[Prompt]
Your answer must hold only the lines below from the line containing "t_timeout[f_h] <= (f_data" through the line containing "export VERILOG_FILES = /design/flow/design.v", each reproduced exactly.

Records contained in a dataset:
__________
Context: an optimization exercise on an open-source flow, tuned for small area, a short achievable clock period and few clock cycles per item. The choices shown serve that exercise and are no tape-out recipe.
Where RTL was checked, it was by simulation tests only, not by an equivalence proof against the original.
No activity file was given, so power comes from the tool's default toggle rates.

Design qvlc_enc, start of the top module:
module qvlc_enc (
    input  wire        clk,
    input  wire        rst,         
    input  wire        in_valid,
    output wire        in_ready,
    input  wire [15:0] in_coef,     
    input  wire [3:0]  in_qno,      
    input  wire [1:0]  in_cls,      
    input  wire        in_mode,     
    output wire        out_valid,
    input  wire        out_ready,
    output wire [15:0] out_val,     
    output wire [4:0]  out_len,     
    output wire        out_last,    
    output wire        out_err,     
    output wire [11:0] out_bits     
);
clock: 9.0 ns
lec_check: 0
cap_margin: 20
core_margin: 2
core_utilization: 55
cts_cluster_diameter: 100
cts_cluster_size: 30
setup_slack_margin: 5
slew_margin: 20
standard.sh (not shown) runs the stock make flow with config.mk's settings and CLKGATE_MAP_FILE= SYNTH_SCRIPT=/design/flow/synth_recipe.tcl, a recipe that flattens the netlist after the stock synthesis.
==> flow/flow/run.sh <==
#!/bin/bash
set -euo pipefail
bash standard.sh finish SETUP_SLACK_MARGIN=6.0 "BUFFER_PORTS_ARGS=-buffer_cell sky130_fd_sc_hd__buf_1" > standard_make.log 2>&1
Testbench counts at the start, summed over its fixed seeds: cycles 21,000, blocks 320.
From an optimization exercise on the open Yosys and OpenROAD flow, aimed at small area, a short achievable clock period and few clock cycles; shortcuts taken in it are not production practice. The RTL was checked by simulation tests, not by an equivalence proof against the original design. Power figures rest on the tool's default switching activity, not on a simulated workload.

==> design/flow/design.v <==
module monotonic_clock_overflow_tracker (
    input             clk,
    input             rst,               
    input             in_valid,
    output            in_ready,
    input             in_src,            
    input      [63:0] in_word,
    output reg        resp_valid,
    output     [63:0] resp_word,
    output reg        ntf_valid,
    output     [63:0] ntf_word,
    output     [23:0] cmp_value,
    output            cmp_armed,
    output     [31:0] pin_initialized,
    output     [31:0] pin_mode,
    output     [63:0] pin_pull,
    output     [31:0] pin_out_level,
    output     [31:0] pin_sense_toggle,
    output     [63:0] pin_irq_mode,
    output     [31:0] pin_evt_en,
    output     [95:0] pin_prio
);
    localparam [2:0] ST_OK = 3'd0, ST_STATE = 3'd1, ST_NORES = 3'd2,
                     ST_PARAM = 3'd3, ST_ILLEGAL = 3'd4;
    reg        ctr_run;
    reg [23:0] counter;
    reg [23:0] compare;
    reg        armed;
    reg [31:0] ts_base;
    reg [31:0] wk_cb;         
    reg        wk_nz;         
    reg        hw_ok;
    reg [31:0] pin_in;
    reg [7:0]  t_created;
    reg [7:0]  t_state;       
    reg [7:0]  t_set;         
    reg [7:0]  t_cbnz;        
    reg [31:0] t_cb      [0:7];
    reg [31:0] t_timeout [0:7];
    reg [43:0] t_rem     [0:7];
    reg [31:0] p_init, p_mode, p_evt, p_out, p_hnz;
    reg [1:0]  p_pull [0:31];
    reg [1:0]  p_irq  [0:31];
    reg [2:0]  p_prio [0:31];
    reg [31:0] handler [0:31];    
    reg [7:0]  ntf_pend;      
    reg [2:0]  r_status;
    reg [31:0] r_data;
    reg [1:0]  n_kind;
    reg [4:0]  n_index;
    reg [31:0] n_token;
    assign in_ready  = (ntf_pend == 8'd0);
    assign resp_word = {24'd0, 5'd0, r_status, r_data};
    assign ntf_word  = {8'hF0, 14'd0, n_kind, 3'd0, n_index, n_token};
    assign cmp_value        = compare;
    assign cmp_armed        = armed;
    assign pin_initialized  = p_init;
    assign pin_mode         = p_mode;
    assign pin_out_level    = p_out;
    assign pin_sense_toggle = p_init & ~p_mode;
    assign pin_evt_en       = p_evt;
    genvar gp;
    generate
        for (gp = 0; gp < 32; gp = gp + 1) begin : g_pin_out
            assign pin_pull[2*gp+1:2*gp]     = p_pull[gp];
            assign pin_irq_mode[2*gp+1:2*gp] = p_irq[gp];
            assign pin_prio[3*gp+2:3*gp]     = p_prio[gp];
        end
    endgenerate
    wire [7:0]  op     = in_word[63:56];
    wire [7:0]  f_idx  = in_word[39:32];
    wire [2:0]  f_h    = in_word[34:32];
    wire [4:0]  f_pin  = in_word[36:32];
    wire        f_mode = in_word[37];
    wire [1:0]  f_pull = in_word[39:38];
    wire        f_flag = in_word[40];
    wire [1:0]  f_edge = in_word[42:41];
    wire [2:0]  f_prio = in_word[50:48];
    wire [31:0] f_data = in_word[31:0];
    wire z55_51 = (in_word[55:51] == 5'd0);
    wire z50_48 = (in_word[50:48] == 3'd0);
    wire z47_43 = (in_word[47:43] == 5'd0);
    wire z42_41 = (in_word[42:41] == 2'd0);
    wire z40    = ~in_word[40];
    wire z39_37 = (in_word[39:37] == 3'd0);
    wire z36_32 = (in_word[36:32] == 5'd0);
    wire zd     = (in_word[31:0] == 32'd0);
    wire z55_43 = z55_51 & z50_48 & z47_43;
    wire z55_41 = z55_43 & z42_41;
    wire z55_40 = z55_41 & z40;
    wire fz_d  = z55_40 & z39_37 & z36_32;
    wire fz_z  = fz_d & zd;
    wire fz_c  = z55_41 & z39_37 & z36_32;
    wire fz_h  = z55_40 & zd;
    wire fz_hd = z55_40;
    wire fz_p  = z55_40 & z39_37 & zd;
    wire fz_pc = z55_41 & zd;
    wire fz_pw = z55_41 & z39_37 & zd;
    wire fz_pa = z55_51 & z47_43 & z40 & z39_37;
    wire fz_ep = z55_43 & z40 & z39_37 & zd;
    wire fz_f  = z55_41 & z39_37 & z36_32 & zd;
    reg cmd_legal;
    always @(*) begin
        case (op)
            8'h10, 8'h11, 8'h12, 8'h14, 8'h20, 8'h44: cmd_legal = fz_z;
            8'h13:                                    cmd_legal = fz_c;
            8'h21, 8'h30, 8'h31, 8'h40, 8'h45:        cmd_legal = fz_d;
            8'h41:                                    cmd_legal = fz_hd;
            8'h42, 8'h43:                             cmd_legal = fz_h;
            8'h50:                                    cmd_legal = fz_pc && (f_pull != 2'd3);
            8'h51:                                    cmd_legal = fz_pa && (f_edge != 2'd0);
            8'h52, 8'h54, 8'h55, 8'h56:               cmd_legal = fz_p;
            8'h53:                                    cmd_legal = fz_pw;
            default:                                  cmd_legal = 1'b0;
        endcase
    end
    reg ev_legal;
    always @(*) begin
        case (op)
            8'hE0, 8'hE1, 8'hEF: ev_legal = fz_z;
            8'hE2:               ev_legal = fz_ep && (f_edge == 2'd1 || f_edge == 2'd2);
            8'hE3:               ev_legal = fz_pw;
            8'hE4:               ev_legal = fz_f;
            default:             ev_legal = 1'b0;
        endcase
    end
    wire go  = in_valid & in_ready;
    wire cgo = go & ~in_src;                
    wire c   = cgo & cmd_legal;             
    wire e   = go & in_src & ev_legal;      
    wire [31:0] ts_now = ts_base + {11'd0, counter[23:3]};
    wire        h_valid = (f_idx[7:3] == 5'd0) && t_created[f_h];
    reg       slot_free;
    reg [2:0] slot_idx;
    integer   si;
    always @(*) begin
        slot_free = 1'b0;
        slot_idx  = 3'd0;
        for (si = 7; si >= 0; si = si - 1)
            if (!t_created[si]) begin
                slot_free = 1'b1;
                slot_idx  = si[2:0];
            end
    end
    wire        wk_toolong = (f_data[31:21] != 11'd0);
    wire [20:0] wk_d       = f_data[20:0];
    wire [21:0] wk_sum_hi  = {1'b0, counter[23:3]} + {1'b0, wk_d};
    wire [20:0] wk_alt_hi  = ~counter[23:3] + wk_d;
    wire [23:0] wk_target  = wk_sum_hi[21] ? {wk_alt_hi, ~counter[2:0]}
                                           : {wk_sum_hi[20:0], counter[2:0]};
    wire        tick_ovf  = (counter == 24'hFFFFFF);
    wire [23:0] tick_next = counter + 24'd1;
    wire [31:0] elapsed = (f_data < ts_now) ? ts_now - f_data : 32'd0;
    reg  [7:0] t_exp;
    integer ti;
    always @(*)
        for (ti = 0; ti < 8; ti = ti + 1)
            t_exp[ti] = t_state[ti] && (t_rem[ti][43:8] == 36'd0) && (t_rem[ti][7:0] < 8'd250);
    wire is_tmrtick = e & (op == 8'hE1);
    wire [7:0] ntf_src = ntf_pend | ({8{is_tmrtick}} & t_exp & t_cbnz);
    reg  [2:0] np_idx;
    integer ni;
    always @(*) begin
        np_idx = 3'd0;
        for (ni = 7; ni >= 0; ni = ni - 1)
            if (ntf_src[ni]) np_idx = ni[2:0];
    end
    wire [7:0] np_onehot = 8'd1 << np_idx;
    reg [2:0]  status;
    reg [31:0] rdata;
    always @(*) begin
        status = ST_OK;
        rdata  = 32'd0;
        if (!cmd_legal) status = ST_ILLEGAL;
        else case (op)
            8'h10: if (ctr_run) status = ST_STATE; else if (!hw_ok) status = ST_NORES;
            8'h11: rdata = {8'd0, counter};
            8'h12: rdata = 32'h00FFFFFF;
            8'h13: if (!ctr_run) status = ST_STATE;
            8'h20, 8'h44: rdata = ts_now;
            8'h30: if (!ctr_run) status = ST_STATE; else if (wk_toolong) status = ST_PARAM;
            8'h40: if (!slot_free) status = ST_NORES; else rdata = {29'd0, slot_idx};
            8'h41, 8'h43: if (!h_valid) status = ST_STATE;
            8'h42: if (!h_valid) status = ST_STATE; else if (!t_set[f_h]) status = ST_PARAM;
            8'h45: rdata = elapsed;
            8'h50: if (p_init[f_pin]) status = ST_STATE;
            8'h51: if (!p_init[f_pin] || p_mode[f_pin]) status = ST_STATE;
            8'h53, 8'h54: if (!p_init[f_pin] || !p_mode[f_pin]) status = ST_STATE;
            8'h55: if (!p_init[f_pin] || p_mode[f_pin]) status = ST_STATE;
                   else rdata = {31'd0, pin_in[f_pin]};
            8'h56: if (!p_init[f_pin]) status = ST_STATE;
            default: ;
        endcase
    end
    wire ok = c & (status == ST_OK);        
    wire ev_reset = e & (op == 8'hEF);
    wire do_tick  = e & (op == 8'hE0) & ctr_run;
    wire wk_fire  = do_tick & armed & (tick_next == compare) & wk_nz;
    wire irq_fire = e & (op == 8'hE2) & p_hnz[f_pin];
    always @(posedge clk) begin
        if (rst) begin
            resp_valid <= 1'b0;
            ntf_valid  <= 1'b0;
            r_status   <= 3'd0;
            r_data     <= 32'd0;
            n_kind     <= 2'd0;
            n_index    <= 5'd0;
            n_token    <= 32'd0;
        end else begin
            resp_valid <= cgo;
            if (cgo) begin
                r_status <= status;
                r_data   <= rdata;
            end
            ntf_valid <= wk_fire | irq_fire | (ntf_src != 8'd0);
            if (wk_fire) begin
                n_kind  <= 2'd1;
                n_index <= 5'd0;
                n_token <= wk_cb;
            end else if (irq_fire) begin
                n_kind  <= 2'd3;
                n_index <= f_pin;
                n_token <= handler[f_pin];
            end else if (ntf_src != 8'd0) begin
                n_kind  <= 2'd2;
                n_index <= {2'd0, np_idx};
                n_token <= t_cb[np_idx];
            end
        end
    end
    integer i;
    always @(posedge clk) begin
        if (rst || ev_reset) begin
            ctr_run   <= 1'b0;
            counter   <= 24'd0;
            compare   <= 24'd0;
            armed     <= 1'b0;
            ts_base   <= 32'd0;
            wk_nz     <= 1'b0;
            t_created <= 8'd0;
            t_state   <= 8'd0;
            t_set     <= 8'd0;
            ntf_pend  <= 8'd0;
            p_init    <= 32'd0;
            p_mode    <= 32'd0;
            p_evt     <= 32'd0;
            p_out     <= 32'd0;
            p_hnz     <= 32'd0;
            for (i = 0; i < 32; i = i + 1) begin
                p_pull[i] <= 2'd0;
                p_irq[i]  <= 2'd0;
                p_prio[i] <= 3'd0;
            end
            if (rst) begin
                hw_ok  <= 1'b0;
                pin_in <= 32'd0;
            end
        end else begin
            ntf_pend <= ntf_src & ~np_onehot;
            if (is_tmrtick)
                t_state <= t_state & ~t_exp;
            if (ok) begin
                case (op)
                8'h10: begin
                    ctr_run <= 1'b1;
                    counter <= 24'd0;
                    compare <= 24'd0;
                    armed   <= 1'b0;
                end
                8'h13: begin
                    compare <= f_data[23:0];
                    armed   <= f_flag;
                end
                8'h14: if (ctr_run) counter <= 24'hFFFFF0;
                8'h21: ts_base <= f_data;
                8'h30: begin
                    compare <= wk_target;
                    armed   <= 1'b1;
                end
                8'h31: wk_nz <= (f_data != 32'd0);
                8'h40: t_created[slot_idx] <= 1'b1;
                8'h41: t_set[f_h] <= 1'b1;
                8'h42: t_state[f_h] <= 1'b1;
                8'h43: t_state[f_h] <= 1'b0;
                8'h50: begin
                    p_init[f_pin] <= 1'b1;
                    p_mode[f_pin] <= f_mode;
                    p_pull[f_pin] <= f_pull;
                    p_out[f_pin]  <= f_mode & f_flag;
                end
                8'h51: begin
                    p_hnz[f_pin]  <= (f_data != 32'd0);
                    p_irq[f_pin]  <= f_edge;
                    p_prio[f_pin] <= f_prio;
                    p_evt[f_pin]  <= 1'b1;
                end
                8'h52: p_evt[f_pin] <= 1'b0;
                8'h53: p_out[f_pin] <= f_flag;
                8'h54: p_out[f_pin] <= ~p_out[f_pin];
                8'h56: begin
                    p_init[f_pin] <= 1'b0;
                    p_mode[f_pin] <= 1'b0;
                    p_pull[f_pin] <= 2'd0;
                    p_irq[f_pin]  <= 2'd0;
                    p_evt[f_pin]  <= 1'b0;
                    p_prio[f_pin] <= 3'd0;
                    p_out[f_pin]  <= 1'b0;
                end
                default: ;
                endcase
            end
            if (do_tick) begin
                counter <= tick_ovf ? 24'd0 : tick_next;
                if (tick_ovf) ts_base <= ts_base + 32'd2097151;
                if (armed && tick_next == compare) armed <= 1'b0;
            end
            if (e && op == 8'hE3) pin_in[f_pin] <= f_flag;
            if (e && op == 8'hE4) hw_ok <= f_flag;
        end
    end
    integer k;
    always @(posedge clk) begin
        if (ok && op == 8'h31) wk_cb <= f_data;
        if (ok && op == 8'h51) handler[f_pin] <= f_data;
        if (ok && op == 8'h40) begin
            t_cb[slot_idx]   <= f_data;
            t_cbnz[slot_idx] <= (f_data != 32'd0);
        end
        if (ok && op == 8'h41)
            t_timeout[f_h] <= (f_data < 32'd10) ? 32'd10 : f_data;
        for (k = 0; k < 8; k = k + 1) begin
            if (ok && op == 8'h42 && f_h == k)
                t_rem[k] <= {t_timeout[k], 12'd62};
            else if (is_tmrtick)
                t_rem[k] <= t_rem[k] - 44'd125;
        end
    end
endmodule
==> design/flow/run.sh <==
#!/bin/bash
# synth_recipe.tcl (not shown) runs the flow's synth.tcl, then flattens the netlist and writes it again
# the make line also repeats each setting of config.mk as NAME=value (left out here)
make -C /OpenROAD-flow-scripts/flow DESIGN_CONFIG=/design/flow/config.mk WORK_HOME=/design/flow/orfs CLKGATE_MAP_FILE= SYNTH_SCRIPT=/design/flow/synth_recipe.tcl finish
==> design/flow/config.mk <==
export PLATFORM = sky130hd
export DESIGN_NAME = monotonic_clock_overflow_tracker
export DESIGN_NICKNAME = monotonic_clock_overflow_tracker
export VERILOG_FILES = /design/flow/design.v
export SDC_FILE = /design/flow/constraint.sdc
export NUM_CORES = 4
export LEC_CHECK = 0
export CAP_MARGIN = 20
export CORE_MARGIN = 2
export CORE_UTILIZATION = 40
export SLEW_MARGIN = 20
==> design/flow/constraint.sdc <==
create_clock -name core_clock -period 10.0 [get_ports {clk}]
set_input_delay 2.0000 -clock core_clock [delete_from_list [all_inputs] [get_ports {clk}]]
set_output_delay 2.0000 -clock core_clock [all_outputs]
set_load 0.01 [all_outputs]
==> run summary <==
## stage by stage
stage                     cells  util [%]  worst slack [ps]
after floorplan            9012         -              1510
after global routing      13300      47.2              2520
final                     13300      47.2              2640
after CTS                 13300      47.2              2710
after global placement    12800      43.8              1940
after detailed placement  12800      44.0              1800
## area by class of cell
cell class              count  area (um2)  share of cell area (%)
repair buffers            806        7690                    5.95
clock inverters           113         936                   0.725
inverters                 152         571                   0.442
clock buffers             387        7930                    6.14
multi-input cells        5729       35800                    27.7
flip-flops and latches   2536       71700                    55.5
well taps                3589        4490                    3.48
diodes                     21        52.6                  0.0407
## logic make-up after synthesis
kind of cell	share of synthesized area [%]
compound gates	13.4
other cells	0.00684
xor+xnor	3.45
buf+inv	2.85
fa+ha+maj	1.38
mux	2.03
simple gates	11.6
flops	65.3
## power groups by stage
stage / Combinational, mW / Clock, mW / Sequential, mW
2_1_floorplan: 0.415 / 0 / 11.7
3_3_place_gp: 1.03 / 0 / 11.7
3_5_place_dp: 1.03 / 0 / 11.7
4_1_cts: 1.04 / 10.2 / 11.5
5_1_grt: 1.09 / 10.6 / 11.5
6_report: 1.07 / 10.2 / 11.5
## worst max path at each step
| stage | to | cells after the start | slack, ps | from |
|---|---|---|---|---|
| after floorplan | t_cb[3][0] | 20 | 1510 | in_word[32] |
| after global placement | n_token[25] | 16 | 1940 | in_word[33] |
| after detailed placement | n_token[25] | 16 | 1800 | in_word[33] |
| after CTS | n_token[25] | 16 | 2710 | in_word[33] |
| after global routing | t_cb[6][16] | 12 | 2520 | in_word[61] |
| final | p_prio[12][1] | 15 | 2640 | in_word[59] |
## synthesized netlist by cell type (63+ instances only)
cell	number
edfxtp_1	2089
nand2_1	824
nor2_1	772
o21ai_0	637
dfxtp_1	447
a22oi_1	442
clkbuf_1	427
a21oi_1	416
xnor2_1	265
nand3_1	196
nor3_1	188
nand4_1	174
xor2_1	167
inv_1	149
mux2i_1	126
nor4_1	118
ha_1	115
o211ai_1	102
a221oi_1	89
nor2b_1	87
a31oi_1	65
buf_4	63
## worst max-delay path: stages
cell and delay [ps]:
clkdlybuf4s50_1 960, or4b_1 980, a311o_1 370, nor4_1 630, nor2b_1 100, o32ai_1 750
a311o_1 390, nor3_4 120, buf_4 250, nand2_1 80, buf_4 420, nor2_1 150
nand2_1 120, buf_4 460, nor2_1 90
## flip-flops by register name (all words and copies together), names as in the netlist, 8 cells and up, named ones only
register,cells
t_cbnz,8
t_set,8
t_rem,352
p_out,32
t_cb,256
t_created,8
ntf_pend,8
ts_base,32
wk_cb,32
handler,1024
compare,24
n_token,32
p_irq,64
p_mode,32
p_hnz,32
pin_in,32
p_prio,96
counter,24
r_data,32
t_state,8
p_pull,64
t_timeout,256
## metal layers
layer | up-vias | share of wire, %
met4 | 12 | 5.6
met5 | - | 0.035
li1 | 35000 | -
met2 | 5188 | 44
met1 | 41000 | 39
met3 | 853 | 11
==> flow_summary.yaml <==
logic_synthesis:
  netlist_area_mm2: 0.110
  netlist.area_leader.share_pct: 57.1
  seq_area_frac_synth_pct: 65.3
  synth.distinct_cells: 102
  syn_inst: 8959
  synth_ff_type: "edfxtp_1"
  synth_warnings: 2
  synth_top_area_cell: "edfxtp_1"
  ys_seq_elements: 2536
  synth-edff-count: 2089
  synth_area_leaders: "edfxtp_1, dfxtp_1, a22oi_1, o21ai_0, nand2_1"
  async_flop_share_pct: 0
  syn_avg_cell_area_um2: 12.3
place:
  place_area_mm2: 0.120
  dp_hpwl_um: 282000
  io_buffer_count: 553
  place_congestion: 0.947
timing:
  fin_crit_sh_pct: 73.6
  finalHoldViolCount: 0
  skew_ps: 79.1
  fin_hold_ws_ps: 458
  tightest_slew_ps: 1230
  max_slew_margin_pct: 16.7
  rsz0062_at_grt: "false"
  period_minus_slack_ps: 7360
  fmax_ghz: 0.136
  finalSetupViolCount: 0
  finalMaxSlewViolations: 0
  setup_tns_ps: 0
global_route:
  use_met1_pct: 39.5
  grt_overflow: 0
  grt_usage_pct: 29.2
  grt_use_met3_pct: 6.32
  grt_pass1_wl_um: 585000
  met2_usage_pct: 44.3
  grt_max_degree: 178
  antenna_found_initial: 61
  grt.busiest_layer: "met2"
  grt_pass1_vias: 77000
finish:
  final_common_cell: "edfxtp_1"
  fillCellCount: 24100
  design_area_mm2: 0.129
  syn_to_final_growth_pct: 17.7
  drive_gt1_share_pct: 9.12
  nNetsFinal: 9703
  final_cell_mix: "edfxtp_1, nand2_1, nor2_1"
detailed_routing:
  drc_errors: 0
  vias: 82100
  drt_wl_total_um: 419000
  routed_via_density: 6.16
  ant_nets: 0
  firstDrtPassIters: 8
  drtIter0Drc: 12400
  routedWlPerCell_um: 31.4
clock_tree:
  post_cts_buffers: 0
  clock_path_buffers: 4
  clkTransAtPathRegs_ps: 60
  cts_sinks: 2536
  cts_root_buffer: "clkbuf_16"
  cts_tree: "yes"
  cts_buffers: 291
  h-tree-depth: 5
  ctsResizeCount: 0
  ctsHoldBuffers: 0
  clk-insertion-delay-late_ps: 960
power:
  p_sw_share_pct: 22.5
  p_int_mw: 17.6
  power_density_mw_per_mm2: 176
  leakagePower_nw: 44.6
  pwr-share-comb_pct: 4.7
  finalPower_mw: 22.7
  clockPowerShare_pct: 44.8
  max-vdd-ir-drop_mv: 0.193
  netSwitchingPower_mw: 5.11
  seq_power_share_pct: 50.5
worst_setup_path:
  cp.arrival_ps: 8030
  endpoint_kind: "flop"
  cp_max_fo: 33
  startpoint_type: "input port"
  rr_worst_depth: 24
  critPathRequiredTime_ps: 10670
  ff2ff_setup_slack_ps: 3380
  criticalPathCategory: "in2reg"
  timing.rr.end: "r_data[0]"
  r2r-start: "counter[5]"
floorplanning:
  initial_core_util_pct: 40.2
  dieArea_mm2: 0.279
  die_h_um: 528
  core_area_mm2: 0.273
  rows: 192
  die_w_um: 528
  io_pins: 608
hold_path:
  min_path_type: "reg2reg"
  min_path_cells: 2
  min_from: "r_data[13]"
  hold_end: "r_data[13]"
outcome:
  status: "timing/DRC/antenna clean"
job:
  drv_cap: 0
Testbench counts, summed over its fixed seeds: cycles 48,658.

-- separate check: timing with driven ports --
How much do the figures lean on ideal ports? The routed layout below was timed once more, with nothing changed but the port constraints.
Step 1: set_driving_cell puts a clkbuf_16 on clk and a buf_2 on each other input, an assumption about the parent block.
Step 2 moves the port delays by t, midway between the first and last clock arrival at a register: inputs arrive t later, outputs are due t later. That takes back most of the time a late clock gives input paths.
Three values: ideal ports, drivers, drivers and shift; two values: the first two.
t (ns): 1.011
setup slack, ns: 2.637 / 2.704 / 1.693
latest minus earliest clock arrival (ns): 0.085 / 0.084
worst register clock-pin slew, ns: 0.07 / 0.07
cell pins on the clock port's net: 1
After both steps setup and hold are still met in this run. The setup slack of this run moves by +0.067 ns with the drivers and by -0.944 ns with both steps.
__________
[Written solution]
            t_timeout[f_h] <= (f_data < 32'd10) ? 32'd10 : f_data;
        for (k = 0; k < 8; k = k + 1) begin
            if (ok && op == 8'h42 && f_h == k)
                t_rem[k] <= {t_timeout[k], 12'd62};
            else if (is_tmrtick)
                t_rem[k] <= t_rem[k] - 44'd125;
        end
    end
endmodule
==> design/flow/run.sh <==
#!/bin/bash
# synth_recipe.tcl (not shown) runs the flow's synth.tcl, then flattens the netlist and writes it again
# the make line also repeats each setting of config.mk as NAME=value (left out here)
make -C /OpenROAD-flow-scripts/flow DESIGN_CONFIG=/design/flow/config.mk WORK_HOME=/design/flow/orfs CLKGATE_MAP_FILE= SYNTH_SCRIPT=/design/flow/synth_recipe.tcl finish
==> design/flow/config.mk <==
export PLATFORM = sky130hd
export DESIGN_NAME = monotonic_clock_overflow_tracker
export DESIGN_NICKNAME = monotonic_clock_overflow_tracker
export VERILOG_FILES = /design/flow/design.v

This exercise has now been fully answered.